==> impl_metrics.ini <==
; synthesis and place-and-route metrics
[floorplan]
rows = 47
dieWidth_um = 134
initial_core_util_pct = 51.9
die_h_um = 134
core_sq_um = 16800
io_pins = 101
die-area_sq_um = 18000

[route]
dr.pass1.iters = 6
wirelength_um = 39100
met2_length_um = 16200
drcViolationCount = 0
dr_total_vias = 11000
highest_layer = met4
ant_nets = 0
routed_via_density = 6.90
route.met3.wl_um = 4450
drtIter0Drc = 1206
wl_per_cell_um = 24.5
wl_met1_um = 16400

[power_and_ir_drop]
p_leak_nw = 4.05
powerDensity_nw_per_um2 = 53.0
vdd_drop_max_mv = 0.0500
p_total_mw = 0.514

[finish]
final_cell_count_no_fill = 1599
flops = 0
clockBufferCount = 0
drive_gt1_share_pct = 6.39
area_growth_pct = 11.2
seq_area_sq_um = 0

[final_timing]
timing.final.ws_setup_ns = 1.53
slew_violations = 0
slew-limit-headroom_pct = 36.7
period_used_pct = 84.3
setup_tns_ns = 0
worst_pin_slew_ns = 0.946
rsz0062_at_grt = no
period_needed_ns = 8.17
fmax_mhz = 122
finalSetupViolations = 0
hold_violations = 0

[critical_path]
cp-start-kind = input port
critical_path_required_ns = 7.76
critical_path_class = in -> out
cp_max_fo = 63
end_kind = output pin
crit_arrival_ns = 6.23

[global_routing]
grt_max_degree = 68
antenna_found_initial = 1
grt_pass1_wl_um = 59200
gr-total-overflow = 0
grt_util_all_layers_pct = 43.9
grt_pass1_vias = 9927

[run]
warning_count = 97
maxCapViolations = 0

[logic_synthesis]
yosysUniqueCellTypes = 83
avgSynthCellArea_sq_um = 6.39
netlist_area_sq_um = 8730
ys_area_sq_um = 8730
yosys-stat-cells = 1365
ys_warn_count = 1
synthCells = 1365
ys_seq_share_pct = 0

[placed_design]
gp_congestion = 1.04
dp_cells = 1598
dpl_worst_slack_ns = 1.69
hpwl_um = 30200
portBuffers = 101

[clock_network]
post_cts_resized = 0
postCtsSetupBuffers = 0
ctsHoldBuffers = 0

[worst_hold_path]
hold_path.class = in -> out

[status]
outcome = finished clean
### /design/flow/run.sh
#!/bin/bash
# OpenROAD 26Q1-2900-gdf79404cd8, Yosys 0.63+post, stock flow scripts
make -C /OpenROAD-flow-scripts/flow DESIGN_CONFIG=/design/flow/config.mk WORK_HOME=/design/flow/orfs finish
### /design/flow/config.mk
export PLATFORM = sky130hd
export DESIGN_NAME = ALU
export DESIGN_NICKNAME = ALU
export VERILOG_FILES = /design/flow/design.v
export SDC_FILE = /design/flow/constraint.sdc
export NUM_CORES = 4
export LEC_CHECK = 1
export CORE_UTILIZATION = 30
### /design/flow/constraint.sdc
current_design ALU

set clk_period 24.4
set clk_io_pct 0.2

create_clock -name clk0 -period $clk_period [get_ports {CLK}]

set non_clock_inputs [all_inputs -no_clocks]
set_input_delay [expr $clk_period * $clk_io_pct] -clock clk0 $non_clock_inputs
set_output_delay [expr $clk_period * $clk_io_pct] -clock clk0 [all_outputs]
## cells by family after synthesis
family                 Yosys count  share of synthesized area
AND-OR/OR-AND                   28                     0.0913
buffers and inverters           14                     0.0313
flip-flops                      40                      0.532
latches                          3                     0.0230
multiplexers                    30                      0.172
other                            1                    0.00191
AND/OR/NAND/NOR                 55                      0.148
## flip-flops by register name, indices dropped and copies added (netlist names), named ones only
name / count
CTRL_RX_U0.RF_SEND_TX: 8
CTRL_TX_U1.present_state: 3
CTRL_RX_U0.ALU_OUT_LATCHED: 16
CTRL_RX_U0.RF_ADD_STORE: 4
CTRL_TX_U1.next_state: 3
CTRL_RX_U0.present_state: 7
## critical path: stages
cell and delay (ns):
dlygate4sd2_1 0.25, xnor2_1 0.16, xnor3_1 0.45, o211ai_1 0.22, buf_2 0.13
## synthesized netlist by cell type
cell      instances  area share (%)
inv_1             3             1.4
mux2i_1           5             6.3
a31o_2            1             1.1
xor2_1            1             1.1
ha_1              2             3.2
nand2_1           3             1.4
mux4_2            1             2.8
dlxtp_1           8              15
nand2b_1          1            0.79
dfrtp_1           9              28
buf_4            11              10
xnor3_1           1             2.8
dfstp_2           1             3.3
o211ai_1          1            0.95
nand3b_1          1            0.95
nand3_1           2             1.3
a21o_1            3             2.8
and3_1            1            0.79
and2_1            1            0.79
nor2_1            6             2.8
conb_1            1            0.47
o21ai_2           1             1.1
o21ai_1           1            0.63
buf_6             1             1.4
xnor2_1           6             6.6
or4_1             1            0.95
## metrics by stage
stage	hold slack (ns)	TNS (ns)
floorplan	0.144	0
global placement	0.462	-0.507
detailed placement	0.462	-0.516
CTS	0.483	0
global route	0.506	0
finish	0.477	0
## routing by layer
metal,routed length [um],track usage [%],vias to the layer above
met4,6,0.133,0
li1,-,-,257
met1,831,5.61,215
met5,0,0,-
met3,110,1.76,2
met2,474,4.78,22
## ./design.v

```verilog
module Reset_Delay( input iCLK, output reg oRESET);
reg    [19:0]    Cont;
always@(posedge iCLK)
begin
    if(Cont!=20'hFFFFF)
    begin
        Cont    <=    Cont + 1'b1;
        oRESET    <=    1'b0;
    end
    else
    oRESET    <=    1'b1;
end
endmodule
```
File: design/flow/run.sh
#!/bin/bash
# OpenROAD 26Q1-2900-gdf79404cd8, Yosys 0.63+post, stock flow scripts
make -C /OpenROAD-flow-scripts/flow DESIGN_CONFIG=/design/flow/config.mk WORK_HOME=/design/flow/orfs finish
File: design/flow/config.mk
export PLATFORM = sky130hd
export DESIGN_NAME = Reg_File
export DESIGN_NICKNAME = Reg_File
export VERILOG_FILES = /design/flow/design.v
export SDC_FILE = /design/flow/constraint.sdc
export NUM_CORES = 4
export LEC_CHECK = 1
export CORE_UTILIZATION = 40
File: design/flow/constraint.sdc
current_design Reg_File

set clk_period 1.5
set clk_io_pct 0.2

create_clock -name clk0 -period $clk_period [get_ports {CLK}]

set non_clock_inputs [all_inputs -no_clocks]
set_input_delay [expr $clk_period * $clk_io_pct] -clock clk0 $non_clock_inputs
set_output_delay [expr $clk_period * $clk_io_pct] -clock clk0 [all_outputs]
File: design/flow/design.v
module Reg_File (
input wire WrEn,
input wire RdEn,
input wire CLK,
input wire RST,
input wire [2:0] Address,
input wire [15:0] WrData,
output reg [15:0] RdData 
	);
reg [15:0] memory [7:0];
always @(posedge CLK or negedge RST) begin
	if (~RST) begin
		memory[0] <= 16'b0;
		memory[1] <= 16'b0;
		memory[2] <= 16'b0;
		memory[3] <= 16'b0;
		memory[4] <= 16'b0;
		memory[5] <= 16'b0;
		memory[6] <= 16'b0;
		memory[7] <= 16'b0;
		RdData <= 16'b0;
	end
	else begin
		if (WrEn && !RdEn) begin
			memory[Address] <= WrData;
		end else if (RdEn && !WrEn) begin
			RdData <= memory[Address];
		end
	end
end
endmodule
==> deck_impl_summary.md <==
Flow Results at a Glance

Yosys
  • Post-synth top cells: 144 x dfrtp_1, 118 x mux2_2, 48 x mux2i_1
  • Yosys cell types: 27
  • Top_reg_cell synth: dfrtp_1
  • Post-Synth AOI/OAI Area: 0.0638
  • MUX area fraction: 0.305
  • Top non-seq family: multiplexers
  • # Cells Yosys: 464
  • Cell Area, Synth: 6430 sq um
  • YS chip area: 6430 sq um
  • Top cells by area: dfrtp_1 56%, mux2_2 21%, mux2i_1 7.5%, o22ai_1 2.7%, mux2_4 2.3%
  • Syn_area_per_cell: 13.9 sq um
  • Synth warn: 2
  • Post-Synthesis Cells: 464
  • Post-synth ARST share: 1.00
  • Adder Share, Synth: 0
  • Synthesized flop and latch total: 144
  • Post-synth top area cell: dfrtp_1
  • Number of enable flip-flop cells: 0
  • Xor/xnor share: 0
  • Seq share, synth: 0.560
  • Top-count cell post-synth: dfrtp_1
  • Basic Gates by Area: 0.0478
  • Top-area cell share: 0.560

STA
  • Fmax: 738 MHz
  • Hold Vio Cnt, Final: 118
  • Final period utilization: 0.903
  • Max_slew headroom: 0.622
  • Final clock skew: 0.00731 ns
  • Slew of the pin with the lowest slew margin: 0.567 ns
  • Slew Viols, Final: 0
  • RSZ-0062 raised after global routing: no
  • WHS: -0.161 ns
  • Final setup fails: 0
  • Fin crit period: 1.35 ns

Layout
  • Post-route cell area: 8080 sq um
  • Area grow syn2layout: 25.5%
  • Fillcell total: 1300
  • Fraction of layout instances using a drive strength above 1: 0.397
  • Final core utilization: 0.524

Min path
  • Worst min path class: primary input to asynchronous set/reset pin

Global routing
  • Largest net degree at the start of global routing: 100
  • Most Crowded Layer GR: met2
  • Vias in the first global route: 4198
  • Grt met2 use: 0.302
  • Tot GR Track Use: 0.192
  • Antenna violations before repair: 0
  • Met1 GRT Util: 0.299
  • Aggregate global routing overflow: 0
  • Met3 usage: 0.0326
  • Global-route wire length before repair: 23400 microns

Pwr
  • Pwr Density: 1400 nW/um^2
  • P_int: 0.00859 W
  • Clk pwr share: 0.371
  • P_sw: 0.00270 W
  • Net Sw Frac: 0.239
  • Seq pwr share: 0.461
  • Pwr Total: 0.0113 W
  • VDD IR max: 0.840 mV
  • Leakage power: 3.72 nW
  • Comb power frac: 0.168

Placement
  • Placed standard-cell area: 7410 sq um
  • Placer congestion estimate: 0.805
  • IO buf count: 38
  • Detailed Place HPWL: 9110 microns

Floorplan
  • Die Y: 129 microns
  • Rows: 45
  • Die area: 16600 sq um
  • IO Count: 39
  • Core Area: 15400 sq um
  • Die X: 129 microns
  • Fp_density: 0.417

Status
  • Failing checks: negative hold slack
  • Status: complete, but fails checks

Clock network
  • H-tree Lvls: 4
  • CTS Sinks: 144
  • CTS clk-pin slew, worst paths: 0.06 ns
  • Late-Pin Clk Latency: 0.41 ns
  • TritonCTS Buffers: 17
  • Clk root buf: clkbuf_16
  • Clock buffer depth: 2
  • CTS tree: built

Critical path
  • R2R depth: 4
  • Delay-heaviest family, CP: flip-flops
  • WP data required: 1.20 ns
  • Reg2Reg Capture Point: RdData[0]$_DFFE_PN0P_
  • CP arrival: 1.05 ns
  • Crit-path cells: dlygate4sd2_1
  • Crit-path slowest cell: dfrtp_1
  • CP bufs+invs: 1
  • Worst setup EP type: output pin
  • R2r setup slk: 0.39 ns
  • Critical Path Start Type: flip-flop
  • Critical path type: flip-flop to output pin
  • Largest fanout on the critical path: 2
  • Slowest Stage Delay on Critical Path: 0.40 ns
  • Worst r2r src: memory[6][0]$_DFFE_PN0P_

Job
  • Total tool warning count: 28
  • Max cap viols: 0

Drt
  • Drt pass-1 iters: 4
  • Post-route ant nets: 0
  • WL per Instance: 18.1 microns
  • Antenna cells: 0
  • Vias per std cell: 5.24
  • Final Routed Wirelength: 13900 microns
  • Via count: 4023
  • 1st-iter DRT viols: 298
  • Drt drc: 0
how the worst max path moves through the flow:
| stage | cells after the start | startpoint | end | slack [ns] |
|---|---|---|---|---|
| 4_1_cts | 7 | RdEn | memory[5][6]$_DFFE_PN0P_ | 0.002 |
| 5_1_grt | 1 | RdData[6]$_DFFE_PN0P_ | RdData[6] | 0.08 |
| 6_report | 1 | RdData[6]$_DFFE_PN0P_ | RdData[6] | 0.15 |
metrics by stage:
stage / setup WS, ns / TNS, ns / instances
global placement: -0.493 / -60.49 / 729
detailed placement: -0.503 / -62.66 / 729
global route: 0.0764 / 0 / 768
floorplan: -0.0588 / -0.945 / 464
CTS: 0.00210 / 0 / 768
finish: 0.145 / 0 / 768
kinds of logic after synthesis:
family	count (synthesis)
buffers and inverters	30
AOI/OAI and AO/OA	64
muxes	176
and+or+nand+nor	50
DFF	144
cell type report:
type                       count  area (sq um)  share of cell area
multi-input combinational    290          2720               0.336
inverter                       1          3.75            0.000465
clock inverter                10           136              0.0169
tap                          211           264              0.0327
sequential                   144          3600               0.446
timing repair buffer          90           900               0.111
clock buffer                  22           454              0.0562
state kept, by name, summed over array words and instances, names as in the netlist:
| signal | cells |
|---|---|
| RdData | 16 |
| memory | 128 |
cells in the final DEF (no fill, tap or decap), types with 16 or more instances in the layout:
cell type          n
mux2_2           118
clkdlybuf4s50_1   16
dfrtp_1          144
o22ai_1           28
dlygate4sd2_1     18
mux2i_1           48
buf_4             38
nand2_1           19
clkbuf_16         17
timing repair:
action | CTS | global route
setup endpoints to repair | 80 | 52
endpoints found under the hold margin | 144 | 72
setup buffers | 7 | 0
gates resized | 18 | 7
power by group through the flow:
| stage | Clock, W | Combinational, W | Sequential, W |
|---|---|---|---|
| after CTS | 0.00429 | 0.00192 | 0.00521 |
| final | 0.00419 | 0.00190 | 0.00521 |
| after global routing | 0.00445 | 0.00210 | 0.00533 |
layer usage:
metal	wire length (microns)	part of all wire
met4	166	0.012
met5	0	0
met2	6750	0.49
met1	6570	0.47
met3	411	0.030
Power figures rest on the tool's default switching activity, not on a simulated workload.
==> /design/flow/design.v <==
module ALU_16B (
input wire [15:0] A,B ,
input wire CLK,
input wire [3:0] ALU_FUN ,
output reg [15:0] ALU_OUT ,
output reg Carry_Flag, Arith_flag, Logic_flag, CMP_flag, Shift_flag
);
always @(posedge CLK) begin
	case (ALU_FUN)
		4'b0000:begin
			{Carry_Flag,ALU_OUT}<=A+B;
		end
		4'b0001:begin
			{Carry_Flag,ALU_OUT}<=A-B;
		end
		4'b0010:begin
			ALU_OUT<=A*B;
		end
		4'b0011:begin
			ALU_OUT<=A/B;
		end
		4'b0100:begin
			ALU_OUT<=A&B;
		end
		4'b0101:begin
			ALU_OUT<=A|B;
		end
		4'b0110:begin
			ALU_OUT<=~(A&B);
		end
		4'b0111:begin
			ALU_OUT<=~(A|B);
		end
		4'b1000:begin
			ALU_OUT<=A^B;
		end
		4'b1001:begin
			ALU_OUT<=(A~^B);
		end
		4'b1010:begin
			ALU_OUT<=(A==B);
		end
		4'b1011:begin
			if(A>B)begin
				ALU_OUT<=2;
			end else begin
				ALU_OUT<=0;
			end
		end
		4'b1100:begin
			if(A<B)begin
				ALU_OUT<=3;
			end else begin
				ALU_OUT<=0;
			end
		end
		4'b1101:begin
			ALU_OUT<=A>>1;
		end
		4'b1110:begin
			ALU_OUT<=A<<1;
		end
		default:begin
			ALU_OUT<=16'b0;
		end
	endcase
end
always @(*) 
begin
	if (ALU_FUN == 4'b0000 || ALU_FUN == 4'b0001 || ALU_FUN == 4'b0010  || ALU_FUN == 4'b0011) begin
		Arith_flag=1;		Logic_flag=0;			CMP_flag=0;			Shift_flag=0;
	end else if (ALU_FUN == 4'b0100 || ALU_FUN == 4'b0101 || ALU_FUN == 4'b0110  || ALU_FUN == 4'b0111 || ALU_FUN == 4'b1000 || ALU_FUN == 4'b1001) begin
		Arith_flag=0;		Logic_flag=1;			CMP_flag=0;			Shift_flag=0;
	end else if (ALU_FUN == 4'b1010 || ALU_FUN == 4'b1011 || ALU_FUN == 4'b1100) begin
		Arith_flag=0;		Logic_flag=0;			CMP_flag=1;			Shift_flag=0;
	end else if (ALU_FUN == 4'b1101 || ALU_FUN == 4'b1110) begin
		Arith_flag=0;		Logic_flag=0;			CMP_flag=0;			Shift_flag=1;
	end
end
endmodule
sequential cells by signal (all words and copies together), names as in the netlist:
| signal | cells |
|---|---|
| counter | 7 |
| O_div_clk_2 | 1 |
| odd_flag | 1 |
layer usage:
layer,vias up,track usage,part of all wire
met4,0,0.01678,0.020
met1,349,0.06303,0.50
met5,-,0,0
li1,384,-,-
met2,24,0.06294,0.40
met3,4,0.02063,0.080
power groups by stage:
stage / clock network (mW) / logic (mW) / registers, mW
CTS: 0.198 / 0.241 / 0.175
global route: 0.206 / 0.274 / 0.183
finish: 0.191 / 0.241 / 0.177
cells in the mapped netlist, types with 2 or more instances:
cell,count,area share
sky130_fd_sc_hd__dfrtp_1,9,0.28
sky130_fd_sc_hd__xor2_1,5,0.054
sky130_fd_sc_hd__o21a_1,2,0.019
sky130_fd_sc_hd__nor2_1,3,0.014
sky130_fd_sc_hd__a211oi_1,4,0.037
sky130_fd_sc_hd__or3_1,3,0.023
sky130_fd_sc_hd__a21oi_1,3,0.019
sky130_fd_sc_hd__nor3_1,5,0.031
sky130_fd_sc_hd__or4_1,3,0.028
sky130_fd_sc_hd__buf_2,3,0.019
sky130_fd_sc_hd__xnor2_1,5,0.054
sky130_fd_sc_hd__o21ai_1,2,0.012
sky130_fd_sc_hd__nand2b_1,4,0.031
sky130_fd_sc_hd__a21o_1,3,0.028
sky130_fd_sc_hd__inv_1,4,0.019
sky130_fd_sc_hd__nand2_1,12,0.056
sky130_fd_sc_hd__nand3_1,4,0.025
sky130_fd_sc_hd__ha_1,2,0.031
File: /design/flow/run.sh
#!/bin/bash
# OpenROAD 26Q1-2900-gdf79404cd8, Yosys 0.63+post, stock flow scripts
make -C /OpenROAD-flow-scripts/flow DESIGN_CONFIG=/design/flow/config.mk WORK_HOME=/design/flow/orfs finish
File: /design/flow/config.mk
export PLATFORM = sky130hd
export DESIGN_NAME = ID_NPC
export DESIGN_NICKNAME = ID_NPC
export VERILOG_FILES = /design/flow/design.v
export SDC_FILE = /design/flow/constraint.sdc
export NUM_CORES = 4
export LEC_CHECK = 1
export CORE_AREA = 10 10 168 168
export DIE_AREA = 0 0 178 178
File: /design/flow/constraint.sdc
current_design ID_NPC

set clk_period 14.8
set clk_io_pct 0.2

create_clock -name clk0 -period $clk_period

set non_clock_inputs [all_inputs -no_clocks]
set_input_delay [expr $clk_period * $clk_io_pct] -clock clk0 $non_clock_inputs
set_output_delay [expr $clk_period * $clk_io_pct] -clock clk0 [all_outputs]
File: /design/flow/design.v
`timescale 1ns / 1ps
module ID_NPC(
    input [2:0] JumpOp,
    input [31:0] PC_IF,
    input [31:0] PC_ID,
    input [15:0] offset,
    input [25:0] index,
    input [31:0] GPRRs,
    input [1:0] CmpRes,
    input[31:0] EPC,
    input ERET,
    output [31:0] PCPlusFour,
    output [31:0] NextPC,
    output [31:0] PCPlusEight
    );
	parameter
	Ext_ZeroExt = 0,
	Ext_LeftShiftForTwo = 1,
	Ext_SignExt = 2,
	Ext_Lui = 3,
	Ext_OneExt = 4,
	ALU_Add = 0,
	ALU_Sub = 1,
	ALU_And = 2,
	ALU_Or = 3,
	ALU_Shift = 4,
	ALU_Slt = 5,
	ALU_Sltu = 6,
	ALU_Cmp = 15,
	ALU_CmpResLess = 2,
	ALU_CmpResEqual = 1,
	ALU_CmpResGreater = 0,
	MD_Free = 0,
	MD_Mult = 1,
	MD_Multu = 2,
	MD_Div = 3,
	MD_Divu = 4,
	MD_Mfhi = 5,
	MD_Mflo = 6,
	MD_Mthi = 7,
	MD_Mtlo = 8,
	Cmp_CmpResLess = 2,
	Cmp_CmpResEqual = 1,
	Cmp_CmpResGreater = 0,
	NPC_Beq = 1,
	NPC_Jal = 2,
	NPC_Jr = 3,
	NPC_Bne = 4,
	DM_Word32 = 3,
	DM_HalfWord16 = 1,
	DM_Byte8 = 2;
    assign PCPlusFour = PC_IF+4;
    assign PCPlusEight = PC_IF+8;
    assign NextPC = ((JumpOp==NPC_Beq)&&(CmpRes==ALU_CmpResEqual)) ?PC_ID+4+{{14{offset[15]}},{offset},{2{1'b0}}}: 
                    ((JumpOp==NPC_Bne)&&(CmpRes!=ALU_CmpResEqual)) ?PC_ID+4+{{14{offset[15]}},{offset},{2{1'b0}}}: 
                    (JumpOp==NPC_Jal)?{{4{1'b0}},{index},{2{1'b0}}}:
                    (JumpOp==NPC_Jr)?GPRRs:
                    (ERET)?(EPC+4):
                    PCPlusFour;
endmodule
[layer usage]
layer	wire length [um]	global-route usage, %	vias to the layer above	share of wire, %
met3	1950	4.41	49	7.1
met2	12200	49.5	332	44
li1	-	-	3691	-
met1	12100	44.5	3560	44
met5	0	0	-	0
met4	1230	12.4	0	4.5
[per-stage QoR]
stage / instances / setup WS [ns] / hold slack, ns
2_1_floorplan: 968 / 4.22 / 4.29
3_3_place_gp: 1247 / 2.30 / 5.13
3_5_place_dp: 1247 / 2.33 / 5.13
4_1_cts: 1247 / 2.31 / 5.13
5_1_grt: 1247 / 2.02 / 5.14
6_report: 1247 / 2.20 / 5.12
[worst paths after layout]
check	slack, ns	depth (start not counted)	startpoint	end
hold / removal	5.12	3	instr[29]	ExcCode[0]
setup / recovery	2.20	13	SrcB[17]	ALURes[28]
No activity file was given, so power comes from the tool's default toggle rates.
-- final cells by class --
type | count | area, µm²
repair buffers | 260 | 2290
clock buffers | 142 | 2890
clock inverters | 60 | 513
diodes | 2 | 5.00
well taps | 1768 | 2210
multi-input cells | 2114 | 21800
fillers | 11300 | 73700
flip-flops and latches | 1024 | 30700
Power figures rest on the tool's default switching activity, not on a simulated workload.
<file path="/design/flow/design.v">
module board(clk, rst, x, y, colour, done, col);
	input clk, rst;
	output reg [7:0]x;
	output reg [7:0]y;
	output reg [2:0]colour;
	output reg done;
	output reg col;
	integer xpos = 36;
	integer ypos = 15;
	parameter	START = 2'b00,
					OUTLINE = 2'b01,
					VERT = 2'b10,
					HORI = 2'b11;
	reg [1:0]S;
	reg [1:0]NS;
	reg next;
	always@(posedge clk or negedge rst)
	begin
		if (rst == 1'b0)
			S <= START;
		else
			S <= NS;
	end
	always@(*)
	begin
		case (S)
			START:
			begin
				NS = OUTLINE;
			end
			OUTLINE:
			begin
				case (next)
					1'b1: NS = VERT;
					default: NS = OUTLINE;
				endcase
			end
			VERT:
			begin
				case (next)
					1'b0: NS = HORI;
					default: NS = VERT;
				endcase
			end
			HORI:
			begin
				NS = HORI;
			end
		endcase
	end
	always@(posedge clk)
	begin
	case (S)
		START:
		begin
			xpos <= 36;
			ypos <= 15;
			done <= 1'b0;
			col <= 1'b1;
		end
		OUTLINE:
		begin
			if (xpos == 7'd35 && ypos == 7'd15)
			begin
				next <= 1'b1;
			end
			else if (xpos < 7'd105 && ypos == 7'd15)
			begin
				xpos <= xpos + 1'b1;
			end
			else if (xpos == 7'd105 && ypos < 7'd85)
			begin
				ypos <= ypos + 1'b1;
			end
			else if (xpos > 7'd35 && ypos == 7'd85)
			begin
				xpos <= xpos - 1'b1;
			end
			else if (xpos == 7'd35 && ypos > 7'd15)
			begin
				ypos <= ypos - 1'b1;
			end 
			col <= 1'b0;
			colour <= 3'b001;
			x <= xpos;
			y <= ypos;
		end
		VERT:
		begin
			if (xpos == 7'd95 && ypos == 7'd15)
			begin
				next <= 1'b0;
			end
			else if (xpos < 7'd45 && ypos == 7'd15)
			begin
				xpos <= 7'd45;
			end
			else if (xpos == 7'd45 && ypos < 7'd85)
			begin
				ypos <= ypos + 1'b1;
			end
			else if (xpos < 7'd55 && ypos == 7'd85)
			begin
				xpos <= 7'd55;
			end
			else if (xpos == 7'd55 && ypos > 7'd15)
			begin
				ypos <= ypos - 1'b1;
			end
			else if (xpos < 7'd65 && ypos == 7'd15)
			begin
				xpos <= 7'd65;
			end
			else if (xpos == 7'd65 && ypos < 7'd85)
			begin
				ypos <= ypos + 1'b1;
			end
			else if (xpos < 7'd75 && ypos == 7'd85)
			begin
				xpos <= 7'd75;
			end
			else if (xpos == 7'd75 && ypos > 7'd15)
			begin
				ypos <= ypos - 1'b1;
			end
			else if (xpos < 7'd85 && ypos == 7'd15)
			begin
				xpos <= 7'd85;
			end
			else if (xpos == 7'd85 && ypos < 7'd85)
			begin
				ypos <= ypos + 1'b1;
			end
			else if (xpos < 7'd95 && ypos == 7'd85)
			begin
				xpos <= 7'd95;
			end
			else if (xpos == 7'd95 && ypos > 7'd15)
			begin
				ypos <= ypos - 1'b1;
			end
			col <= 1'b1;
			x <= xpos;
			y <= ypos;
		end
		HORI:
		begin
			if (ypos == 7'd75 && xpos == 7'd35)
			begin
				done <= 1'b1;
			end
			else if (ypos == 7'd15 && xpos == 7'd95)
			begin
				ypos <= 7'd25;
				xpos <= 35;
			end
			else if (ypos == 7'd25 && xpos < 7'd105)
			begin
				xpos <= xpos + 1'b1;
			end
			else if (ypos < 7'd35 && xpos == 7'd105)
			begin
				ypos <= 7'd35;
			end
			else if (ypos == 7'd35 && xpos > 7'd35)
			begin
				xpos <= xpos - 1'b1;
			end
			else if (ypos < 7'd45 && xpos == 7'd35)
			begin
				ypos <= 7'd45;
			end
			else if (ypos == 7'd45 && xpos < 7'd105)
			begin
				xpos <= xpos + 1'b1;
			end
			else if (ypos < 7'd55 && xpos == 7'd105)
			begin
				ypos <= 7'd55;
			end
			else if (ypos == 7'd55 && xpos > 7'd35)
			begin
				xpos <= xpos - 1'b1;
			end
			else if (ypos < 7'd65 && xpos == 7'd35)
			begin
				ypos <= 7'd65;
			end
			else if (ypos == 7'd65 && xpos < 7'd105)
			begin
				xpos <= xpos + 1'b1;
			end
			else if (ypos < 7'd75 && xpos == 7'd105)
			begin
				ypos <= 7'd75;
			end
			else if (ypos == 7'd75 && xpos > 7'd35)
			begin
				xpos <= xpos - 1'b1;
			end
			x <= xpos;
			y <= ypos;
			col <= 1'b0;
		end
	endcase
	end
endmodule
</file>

EXERCISE GOAL:
For this exercise, return every line from the data that holds the string "copies".

SOLUTION FOR THIS TASK:
## flip-flops by register name, indices dropped and copies added (netlist names), named ones only
sequential cells by signal (all words and copies together), names as in the netlist:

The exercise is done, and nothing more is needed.